C and I are currently doing a roster system, I have the baby in the morning and he takes him in the afternoon and hopefully we both get our work done. I have always aspired to being one of those organised regular writers. Sadly, judging by my performance throughout my entire conscious writing life, that’s never going to happen. I am always going to be the chick standing at the essay box scribbling in the bibliography at five minutes to five as the lecturer walks purposefully towards me down the corridor swinging the key. I like to think that, like olives, I perform best under pressure.
Tricky is getting bigger, at least we think he is, he seems to be heavier and he’s certainly outgrown a lot of his suits (including, sadly, a beautiful and extremely expensive one that C bought him a few months ago and I said had to be ‘put away for Christmas’). We won’t know for sure until we actually get him weighed and with our record that could be anytime up to his tenth birthday.
He has taken to rolling in a big way which is all very well until he rolls onto his tummy in the dead of night and wakes up, crying. Which brings me to last night and the night before which have been their own special little brands of hell. Having slept from 7.30 pm to 5am night after night he has now taken to waking two or three hourly and demanding food. And of course, since we share a room with him, those cries can be very persuasive. Yesterday I discussed “settling techniques” with my friend LL (her baby Toby was due a day after Tricky: Tricky came three weeks early and Toby came two weeks late so there’s now five weeks between them). We talked about the way some techniques seem to work and make you feel like a complete fucking genius and then suddenly nothing works and you have to start all over again.
Last night, the only thing that seemed to work was me dragging my boobs out and plugging him in.
I am officially tittywhipped.
Since he is almost six months (really? Six months? Good God.) we have tentatively started with solids which really means two small teaspoons of goop a day. For the first three days he had yoghurt which he seemed to love and then pumpkin which he seemed to hate and today banana which fell somewhere between the two.
Maybe it’s playing havoc with his system and keeping him up at night. Maybe solids is activating his testosterone levels and he’s practicing his bullying skills. Maybe I need to swaddle again, maybe he’s too hot, or too cold, or bitten by mosquitoes… Or maybe it’s just how it is this week and next week will be different and the week after that and the week after that…

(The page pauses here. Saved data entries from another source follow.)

[config.mk]
export PLATFORM = sky130hd
export DESIGN_NAME = mbx_own_ctrl
export DESIGN_NICKNAME = d
export VERILOG_FILES = /design/src/rtl/mbx_own_pkg.sv /design/src/rtl/mbx_gate.sv /design/src/rtl/mbx_slot.sv /design/src/rtl/mbx_lock_reg.sv /design/src/rtl/mbx_own_ctrl.sv
export SDC_FILE = /design/constraint.sdc
export NUM_CORES = 1
export LEC_CHECK = 0
export CELL_PAD_IN_SITES_DETAIL_PLACEMENT = 0
export CELL_PAD_IN_SITES_GLOBAL_PLACEMENT = 2
export CORE_MARGIN = 2
export CORE_UTILIZATION = 28
export DETAILED_ROUTE_END_ITERATION = 8
export HOLD_SLACK_MARGIN = 0.08
export PLACE_DENSITY_LB_ADDON = 0.12
export SYNTH_ARGS = -nofsm -noshare
export SYNTH_HDL_FRONTEND = slang
export SYNTH_HIERARCHICAL = 1
export SYNTH_SLANG_ARGS = --single-unit
[constraint.sdc]
create_clock -name clk -period 3.4 [get_ports clk]
set_input_delay 0.68 -clock clk [delete_from_list [all_inputs] [get_ports clk]]
set_output_delay 0.68 -clock clk [all_outputs]
set_load 0.02 [all_outputs]
[src/rtl/mbx_own_pkg.sv]
// Shared encodings for the mailbox ownership controller.
// Assumes: four command bits and four status bits per mailbox.
package mbx_own_pkg;
    typedef enum logic [1:0] {
        ACC_VIEW  = 2'd0,
        ACC_CMD   = 2'd1,
        ACC_FORCE = 2'd2,
        ACC_LOCK  = 2'd3
    } acc_kind_e;

    localparam int NIB_W         = 4;
    localparam int CMD_IN_FULL   = 0;
    localparam int CMD_OUT_EMPTY = 1;
    localparam int CMD_LINK      = 2;
    localparam int CMD_UNLINK    = 3;

    localparam int ST_IN_FULL  = 0;
    localparam int ST_OUT_FULL = 1;
    localparam int ST_MINE     = 2;
    localparam int ST_AVAIL    = 3;
endpackage

[src/rtl/mbx_gate.sv]
// Access filter for one mailbox: applies the host lockout map, the
// protected-only guards and the master-only rule for force accesses.
// Assumes: guard inputs come from registered mailbox state.
module mbx_gate #(
    parameter int HOST_W    = 3,
    parameter int MASTER_ID = 0,
    localparam int HOSTS    = 1 << HOST_W
) (
    input  logic [HOSTS-1:0]  lock_map,
    input  logic [HOST_W-1:0] host,
    input  logic              prot,
    input  logic              cmd_req,
    input  logic              force_req,
    input  logic              guard_in,
    input  logic              guard_out,
    output logic              cmd_in_ok,
    output logic              cmd_out_ok,
    output logic              force_ok
);
    logic blocked;

    // Derive which request classes may touch this mailbox.
    always_comb begin
        blocked    = lock_map[host];
        cmd_in_ok  = cmd_req && !blocked && (!guard_in || prot);
        cmd_out_ok = cmd_req && !blocked && (!guard_out || prot);
        force_ok   = force_req && !blocked && (host == HOST_W'(MASTER_ID));
    end
endmodule

[src/rtl/mbx_slot.sv]
// Ownership and full/empty state of one input/output mailbox pair.
// Assumes: gate qualifiers are already filtered for lockout and protection.
module mbx_slot
    import mbx_own_pkg::*;
#(
    parameter int HOST_W = 3
) (
    input  logic              clk,
    input  logic              rst_n,
    input  logic [HOST_W-1:0] host,
    input  logic              prot,
    input  logic [NIB_W-1:0]  nib,
    input  logic              cmd_in_ok,
    input  logic              cmd_out_ok,
    input  logic              force_ok,
    input  logic              take,
    input  logic              post,
    input  logic [HOST_W-1:0] dest,
    input  logic              dest_prot,
    output logic              linked,
    output logic [HOST_W-1:0] owner,
    output logic              link_prot,
    output logic              in_full,
    output logic              out_full,
    output logic [HOST_W-1:0] out_dest,
    output logic              out_prot
);
    logic is_owner, do_unlink, do_link, do_fill, do_empty;

    // Decode the effective actions from the pre-write state.
    always_comb begin
        is_owner  = linked && (owner == host);
        do_unlink = (cmd_in_ok && nib[CMD_UNLINK] && is_owner)
                  || (force_ok && nib[CMD_UNLINK]);
        do_link   = cmd_in_ok && nib[CMD_LINK] && !nib[CMD_UNLINK] && !in_full
                  && (!linked || owner == host);
        do_fill   = cmd_in_ok && nib[CMD_IN_FULL] && is_owner;
        do_empty  = (cmd_out_ok && nib[CMD_OUT_EMPTY] && out_full && out_dest == host)
                  || (force_ok && nib[CMD_OUT_EMPTY]);
    end

    // Ownership register: unlink has priority over link.
    always_ff @(posedge clk) begin
        if (!rst_n) begin
            linked    <= 1'b0;
            owner     <= '0;
            link_prot <= 1'b0;
        end else if (do_unlink) begin
            linked    <= 1'b0;
            owner     <= '0;
            link_prot <= 1'b0;
        end else if (do_link) begin
            linked    <= 1'b1;
            owner     <= host;
            link_prot <= prot;
        end
    end

    // Input-full flag: a host fill wins over a consume in the same cycle.
    always_ff @(posedge clk) begin
        if (!rst_n)       in_full <= 1'b0;
        else if (do_fill) in_full <= 1'b1;
        else if (take)    in_full <= 1'b0;
    end

    // Output-full flag and destination tag: a post wins over an empty.
    always_ff @(posedge clk) begin
        if (!rst_n) begin
            out_full <= 1'b0;
            out_dest <= '0;
            out_prot <= 1'b0;
        end else if (post) begin
            out_full <= 1'b1;
            out_dest <= dest;
            out_prot <= dest_prot;
        end else if (do_empty) begin
            out_full <= 1'b0;
        end
    end
endmodule

[src/rtl/mbx_lock_reg.sv]
// Per-mailbox host lockout maps, writable only by the master host.
// Assumes: one lockout map of 2**HOST_W bits per mailbox.
module mbx_lock_reg #(
    parameter int          NUM_MBX   = 2,
    parameter int          HOST_W    = 3,
    parameter int          MASTER_ID = 0,
    parameter logic [7:0]  LOCK_INIT = 8'h0E,
    localparam int         HOSTS     = 1 << HOST_W,
    localparam int         MAP_W     = NUM_MBX * HOSTS
) (
    input  logic              clk,
    input  logic              rst_n,
    input  logic              wr_req,
    input  logic [HOST_W-1:0] host,
    input  logic [MAP_W-1:0]  wdata,
    output logic [MAP_W-1:0]  maps
);
    // Load all maps on a master write; reset to the default blocking pattern.
    always_ff @(posedge clk) begin
        if (!rst_n) begin
            for (int i = 0; i < NUM_MBX; i++) maps[i*HOSTS +: HOSTS] <= HOSTS'(LOCK_INIT);
        end else if (wr_req && host == HOST_W'(MASTER_ID)) begin
            maps <= wdata;
        end
    end
endmodule

[src/rtl/mbx_own_ctrl.sv]
// Top of the multi-host mailbox ownership controller: one gate and one
// slot per mailbox, a shared lockout register and viewer-relative status.
// Assumes: one host access per cycle; status follows acc_host combinationally.
module mbx_own_ctrl
    import mbx_own_pkg::*;
#(
    parameter int NUM_MBX   = 2,
    parameter int HOST_W    = 3,
    parameter int MASTER_ID = 0,
    parameter int ID_SHOW   = 2,
    localparam int HOSTS    = 1 << HOST_W,
    localparam int DATA_W   = NUM_MBX * HOSTS,
    localparam int TAG_W    = ID_SHOW + 1
) (
    input  logic                      clk,
    input  logic                      rst_n,
    input  logic                      acc_valid,
    input  logic [1:0]                acc_kind,
    input  logic [HOST_W-1:0]         acc_host,
    input  logic                      acc_prot,
    input  logic [DATA_W-1:0]         acc_data,
    input  logic [NUM_MBX-1:0]        core_take,
    input  logic [NUM_MBX-1:0]        core_post,
    input  logic [HOST_W-1:0]         core_dest,
    input  logic                      core_dest_prot,
    output logic [NIB_W*NUM_MBX-1:0]  status_o,
    output logic [TAG_W*NUM_MBX-1:0]  link_id_o,
    output logic [TAG_W*NUM_MBX-1:0]  out_id_o,
    output logic [DATA_W-1:0]         lockout_o,
    output logic [NUM_MBX-1:0]        in_full_o
);
    acc_kind_e kind;
    logic      cmd_req, force_req, lock_req;

    // Classify the current access.
    always_comb begin
        kind      = acc_kind_e'(acc_kind);
        cmd_req   = acc_valid && kind == ACC_CMD;
        force_req = acc_valid && kind == ACC_FORCE;
        lock_req  = acc_valid && kind == ACC_LOCK;
    end

    mbx_lock_reg #(
        .NUM_MBX(NUM_MBX), .HOST_W(HOST_W), .MASTER_ID(MASTER_ID)
    ) lock_i (
        .clk(clk), .rst_n(rst_n), .wr_req(lock_req), .host(acc_host),
        .wdata(acc_data), .maps(lockout_o)
    );

    for (genvar g = 0; g < NUM_MBX; g++) begin : g_mbx
        logic              cmd_in_ok, cmd_out_ok, force_ok;
        logic              linked, link_prot, in_full, out_full, out_prot;
        logic [HOST_W-1:0] owner, out_dest;

        mbx_gate #(.HOST_W(HOST_W), .MASTER_ID(MASTER_ID)) gate_i (
            .lock_map(lockout_o[g*HOSTS +: HOSTS]), .host(acc_host), .prot(acc_prot),
            .cmd_req(cmd_req), .force_req(force_req),
            .guard_in(linked && link_prot), .guard_out(out_full && out_prot),
            .cmd_in_ok(cmd_in_ok), .cmd_out_ok(cmd_out_ok), .force_ok(force_ok)
        );

        mbx_slot #(.HOST_W(HOST_W)) slot_i (
            .clk(clk), .rst_n(rst_n), .host(acc_host), .prot(acc_prot),
            .nib(acc_data[g*NIB_W +: NIB_W]),
            .cmd_in_ok(cmd_in_ok), .cmd_out_ok(cmd_out_ok), .force_ok(force_ok),
            .take(core_take[g]), .post(core_post[g]),
            .dest(core_dest), .dest_prot(core_dest_prot),
            .linked(linked), .owner(owner), .link_prot(link_prot),
            .in_full(in_full), .out_full(out_full),
            .out_dest(out_dest), .out_prot(out_prot)
        );

        // Present status as seen by the host on the access port.
        always_comb begin
            status_o[g*NIB_W + ST_IN_FULL]  = in_full;
            status_o[g*NIB_W + ST_OUT_FULL] = out_full;
            status_o[g*NIB_W + ST_MINE]     = linked && (owner == acc_host);
            status_o[g*NIB_W + ST_AVAIL]    = linked || in_full;
            link_id_o[g*TAG_W +: TAG_W]     = {link_prot, owner[ID_SHOW-1:0]};
            out_id_o[g*TAG_W +: TAG_W]      = {out_prot, out_dest[ID_SHOW-1:0]};
            in_full_o[g]                    = in_full;
        end
    end
endmodule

If there is one thing I have learned, writing this blog, documenting this journey, it’s that things change, even when you think you’ve got a situation sussed. Whatever, all this lack of sleep is hard on the brain cells.
Sitting back in P’s restaurant, sipping wine and enjoying the whole sense of harbourside, red velvet, dry martini buzz of the place I suddenly spotted 80’s icon Lindy Chamberlain sitting at a table outside. Here was a mother once accused of killing her child in one of the most sensational cases of trial by media, many years later, enjoying a meal with friends.
My stepbrother P stopped by to see how the martinis were going down.
I saw Lindy Chamberlain, I told him surreptitiously.
Did you? he said. And what about Silverchair? They were sitting just over there.
I think it says something, that I could pick Lindy out of the crowd but totally failed to notice Newcastle’s most famous export.
Something about getting old, or priorities changing, or motherly mushbrain. I’d like to muse more on this but I’ve got deadlines you know and there’s only so many brain cells I can spare.